━━━━━ DATA LISTING ━━━━━

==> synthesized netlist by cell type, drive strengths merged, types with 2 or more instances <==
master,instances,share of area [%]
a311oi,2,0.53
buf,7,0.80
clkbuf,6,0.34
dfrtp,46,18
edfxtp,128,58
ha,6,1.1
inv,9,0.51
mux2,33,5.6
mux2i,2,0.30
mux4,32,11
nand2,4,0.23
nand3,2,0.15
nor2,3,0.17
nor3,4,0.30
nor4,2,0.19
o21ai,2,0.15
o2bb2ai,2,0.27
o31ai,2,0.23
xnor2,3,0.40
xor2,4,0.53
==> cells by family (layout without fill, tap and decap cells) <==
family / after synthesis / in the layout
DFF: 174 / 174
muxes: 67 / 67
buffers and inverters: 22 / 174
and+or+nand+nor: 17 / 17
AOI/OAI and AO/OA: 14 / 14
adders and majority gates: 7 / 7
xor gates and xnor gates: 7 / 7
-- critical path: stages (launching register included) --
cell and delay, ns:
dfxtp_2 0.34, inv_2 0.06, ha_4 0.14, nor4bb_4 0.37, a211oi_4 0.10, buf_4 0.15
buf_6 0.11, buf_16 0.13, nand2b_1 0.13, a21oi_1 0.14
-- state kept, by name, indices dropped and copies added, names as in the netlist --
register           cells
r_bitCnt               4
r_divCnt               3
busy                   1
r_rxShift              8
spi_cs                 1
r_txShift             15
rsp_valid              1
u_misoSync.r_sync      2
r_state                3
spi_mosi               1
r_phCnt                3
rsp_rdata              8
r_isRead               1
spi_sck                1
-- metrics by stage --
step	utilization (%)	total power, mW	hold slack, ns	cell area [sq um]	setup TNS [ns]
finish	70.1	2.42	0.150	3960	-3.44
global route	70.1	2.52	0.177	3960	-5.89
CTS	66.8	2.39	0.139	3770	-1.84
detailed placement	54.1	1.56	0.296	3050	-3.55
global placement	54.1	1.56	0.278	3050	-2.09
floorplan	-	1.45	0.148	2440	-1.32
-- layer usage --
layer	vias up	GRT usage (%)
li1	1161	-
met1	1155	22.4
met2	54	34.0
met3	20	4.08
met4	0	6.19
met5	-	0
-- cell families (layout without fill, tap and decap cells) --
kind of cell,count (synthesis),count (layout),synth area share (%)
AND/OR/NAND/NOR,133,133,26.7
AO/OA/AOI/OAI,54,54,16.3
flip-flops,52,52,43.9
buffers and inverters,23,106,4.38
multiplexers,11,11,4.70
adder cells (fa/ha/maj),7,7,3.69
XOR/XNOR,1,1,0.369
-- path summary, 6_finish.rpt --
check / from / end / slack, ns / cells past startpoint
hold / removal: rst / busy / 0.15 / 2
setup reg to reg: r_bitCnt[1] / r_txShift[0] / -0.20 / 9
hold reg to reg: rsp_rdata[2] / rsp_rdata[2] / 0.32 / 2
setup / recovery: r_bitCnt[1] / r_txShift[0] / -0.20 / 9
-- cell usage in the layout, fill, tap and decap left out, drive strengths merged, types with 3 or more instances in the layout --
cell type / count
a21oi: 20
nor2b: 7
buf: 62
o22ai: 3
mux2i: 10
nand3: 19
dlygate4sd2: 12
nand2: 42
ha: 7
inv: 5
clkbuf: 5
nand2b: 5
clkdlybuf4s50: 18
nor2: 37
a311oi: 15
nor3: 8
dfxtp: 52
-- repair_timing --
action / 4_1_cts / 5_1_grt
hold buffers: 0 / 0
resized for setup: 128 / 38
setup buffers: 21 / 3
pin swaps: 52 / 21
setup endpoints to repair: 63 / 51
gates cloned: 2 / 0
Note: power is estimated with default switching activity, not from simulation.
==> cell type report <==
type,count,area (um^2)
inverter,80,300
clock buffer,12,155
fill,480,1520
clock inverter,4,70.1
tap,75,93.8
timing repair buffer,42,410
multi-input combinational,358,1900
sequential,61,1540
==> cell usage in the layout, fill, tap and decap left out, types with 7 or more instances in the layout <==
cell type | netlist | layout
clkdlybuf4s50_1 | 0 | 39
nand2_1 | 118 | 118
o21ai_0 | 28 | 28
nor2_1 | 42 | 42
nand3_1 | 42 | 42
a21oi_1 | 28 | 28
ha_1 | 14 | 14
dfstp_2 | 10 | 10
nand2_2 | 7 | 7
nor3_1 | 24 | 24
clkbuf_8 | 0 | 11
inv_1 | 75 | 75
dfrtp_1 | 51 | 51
## src/rtl/stereo_pkg.sv

```systemverilog
// -----------------------------------------------------------------------------
// stereo_pkg
// Shared types and constants for the stereo disparity pipeline.
//   arb_state_t   : previous-cycle grant recorded by the BRAM arbiter
//   DISP_ADDR_W   : disparity BRAM address width (320*240 = 76800 words)
//   DISP_DATA_W   : disparity word width
//   IMG_W / IMG_H : image geometry as used by the address generators
//   sat_inc16     : saturating 16-bit increment for statistics counters
// -----------------------------------------------------------------------------
package stereo_pkg;

    localparam int DISP_ADDR_W = 17;
    localparam int DISP_DATA_W = 8;
    localparam int IMG_W       = 240;
    localparam int IMG_H       = 320;

    typedef enum logic [1:0] {
        ARB_IDLE,
        ARB_RD,
        ARB_WR
    } arb_state_t;

    // Counters stick at all-ones instead of wrapping back to zero.
    function automatic logic [15:0] sat_inc16(input logic [15:0] value);
        return (value == 16'hFFFF) ? value : value + 16'd1;
    endfunction

endpackage

```

## src/rtl/arb_valid_pipe.sv

```systemverilog
// -----------------------------------------------------------------------------
// arb_valid_pipe
// DEPTH-stage shift register that delays a single-bit strobe by DEPTH cycles.
// The asynchronous clear empties every stage, so strobes in flight at reset
// never reach the output.
// Ports:
//   clk_100mhz : system clock
//   sys_rst_n  : asynchronous active-low clear
//   pulse      : strobe entering the pipe
//   delayed    : strobe leaving the pipe, DEPTH cycles later
// -----------------------------------------------------------------------------
module arb_valid_pipe #(
    parameter int DEPTH = 3
) (
    input  logic clk_100mhz,
    input  logic sys_rst_n,
    input  logic pulse,
    output logic delayed
);

    logic [DEPTH-1:0] stage;

    // Plain shift register; stage[0] is the newest entry.
    always_ff @(posedge clk_100mhz or negedge sys_rst_n) begin
        if (!sys_rst_n) begin
            stage <= '0;
        end else begin
            stage[0] <= pulse;
            for (int i = 1; i < DEPTH; i++) begin
                stage[i] <= stage[i-1];
            end
        end
    end

    assign delayed = stage[DEPTH-1];

endmodule

```

## src/rtl/disparity_bram_arbiter.sv

```systemverilog
// -----------------------------------------------------------------------------
// disparity_bram_arbiter
// Shares the single-port disparity result BRAM between the stereo-match
// writer and the display readout. One access is granted per cycle; the BRAM
// port is driven from registers one cycle after the grant, and read data is
// returned with a valid strobe 1+RD_LATENCY cycles after the read grant.
// Reads win contention until a pending write has lost STARVE_LIMIT times in a
// row, after which the write is forced through.
//
// Optional feature: define ARB_STATS_EN to build the saturating statistics
// counters; without it stat_wr_stall and stat_rd_count are tied to zero.
//
// Ports:
//   clk_100mhz, sys_rst_n     : clock, asynchronous active-low reset
//   wr_req/wr_addr/wr_data    : write request (held until wr_gnt)
//   wr_gnt                    : write accepted this cycle
//   rd_req/rd_addr            : read request (held until rd_gnt)
//   rd_gnt                    : read accepted this cycle
//   rd_valid/rd_data          : in-order read return
//   mem_addr/mem_we/mem_din   : registered BRAM port drive
//   mem_dout                  : BRAM read data
//   stat_wr_stall             : cycles with wr_req && !wr_gnt (saturating)
//   stat_rd_count             : read grants (saturating)
// -----------------------------------------------------------------------------
module disparity_bram_arbiter
    import stereo_pkg::*;
#(
    parameter int ADDR_W       = DISP_ADDR_W,
    parameter int DATA_W       = DISP_DATA_W,
    parameter int RD_LATENCY   = 2,
    parameter int STARVE_LIMIT = 4
) (
    input  logic              clk_100mhz,
    input  logic              sys_rst_n,
    input  logic              wr_req,
    input  logic [ADDR_W-1:0] wr_addr,
    input  logic [DATA_W-1:0] wr_data,
    output logic              wr_gnt,
    input  logic              rd_req,
    input  logic [ADDR_W-1:0] rd_addr,
    output logic              rd_gnt,
    output logic              rd_valid,
    output logic [DATA_W-1:0] rd_data,
    output logic [ADDR_W-1:0] mem_addr,
    output logic              mem_we,
    output logic [DATA_W-1:0] mem_din,
    input  logic [DATA_W-1:0] mem_dout,
    output logic [15:0]       stat_wr_stall,
    output logic [15:0]       stat_rd_count
);

    localparam int                  STARVE_W   = $clog2(STARVE_LIMIT + 1);
    localparam logic [STARVE_W-1:0] STARVE_MAX = STARVE_W'(STARVE_LIMIT);

    arb_state_t          state;
    arb_state_t          state_next;
    logic [STARVE_W-1:0] starve_cnt;
    logic [STARVE_W-1:0] starve_next;
    logic                writer_forced;

    // Arbitration and next-state. Grants are held low while reset is asserted
    // so nothing is accepted that the cleared pipeline would then lose.
    always_comb begin
        rd_gnt        = 1'b0;
        wr_gnt        = 1'b0;
        state_next    = ARB_IDLE;
        starve_next   = starve_cnt;
        writer_forced = (starve_cnt == STARVE_MAX);

        if (sys_rst_n) begin
            if (rd_req && !(wr_req && writer_forced)) begin
                rd_gnt = 1'b1;
            end else if (wr_req) begin
                wr_gnt = 1'b1;
            end
        end

        if (rd_gnt) begin
            state_next = ARB_RD;
        end else if (wr_gnt) begin
            state_next = ARB_WR;
        end

        if (!wr_req || wr_gnt) begin
            starve_next = '0;
        end else if (!writer_forced) begin
            starve_next = starve_cnt + 1'b1;
        end
    end

    // State register records last cycle's grant; starvation counter alongside.
    always_ff @(posedge clk_100mhz or negedge sys_rst_n) begin
        if (!sys_rst_n) begin
            state      <= ARB_IDLE;
            starve_cnt <= '0;
        end else begin
            state      <= state_next;
            starve_cnt <= starve_next;
        end
    end

    // The write enable is exactly "last cycle granted a write", which is what
    // the state register already holds. Address/data only move on a grant, so
    // the BRAM sees a stable port on idle cycles.
    assign mem_we = (state == ARB_WR);

    always_ff @(posedge clk_100mhz or negedge sys_rst_n) begin
        if (!sys_rst_n) begin
            mem_addr <= '0;
            mem_din  <= '0;
        end else if (wr_gnt) begin
            mem_addr <= wr_addr;
            mem_din  <= wr_data;
        end else if (rd_gnt) begin
            mem_addr <= rd_addr;
        end
    end

    // One register stage for the port drive plus the BRAM's own latency.
    arb_valid_pipe #(
        .DEPTH(1 + RD_LATENCY)
    ) u_valid_pipe (
        .clk_100mhz(clk_100mhz),
        .sys_rst_n (sys_rst_n),
        .pulse     (rd_gnt),
        .delayed   (rd_valid)
    );

    assign rd_data = rd_valid ? mem_dout : '0;

`ifdef ARB_STATS_EN
    logic [15:0] wr_stall_cnt;
    logic [15:0] rd_grant_cnt;

    // Saturating statistics for bandwidth tuning of the two requesters.
    always_ff @(posedge clk_100mhz or negedge sys_rst_n) begin
        if (!sys_rst_n) begin
            wr_stall_cnt <= '0;
            rd_grant_cnt <= '0;
        end else begin
            if (wr_req && !wr_gnt) begin
                wr_stall_cnt <= sat_inc16(wr_stall_cnt);
            end
            if (rd_gnt) begin
                rd_grant_cnt <= sat_inc16(rd_grant_cnt);
            end
        end
    end

    assign stat_wr_stall = wr_stall_cnt;
    assign stat_rd_count = rd_grant_cnt;
`else
    assign stat_wr_stall = 16'h0;
    assign stat_rd_count = 16'h0;
`endif

endmodule

```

━━━━━

DESCRIPTION OF THE TASK:
In the entries above, the lines from the one bearing "left out, types" up to and including the one bearing "nor3_1 | 24 | 24" should be transcribed exactly; no other line is wanted.

YOUR RESPONSE:
==> cell usage in the layout, fill, tap and decap left out, types with 7 or more instances in the layout <==
cell type | netlist | layout
clkdlybuf4s50_1 | 0 | 39
nand2_1 | 118 | 118
o21ai_0 | 28 | 28
nor2_1 | 42 | 42
nand3_1 | 42 | 42
a21oi_1 | 28 | 28
ha_1 | 14 | 14
dfstp_2 | 10 | 10
nand2_2 | 7 | 7
nor3_1 | 24 | 24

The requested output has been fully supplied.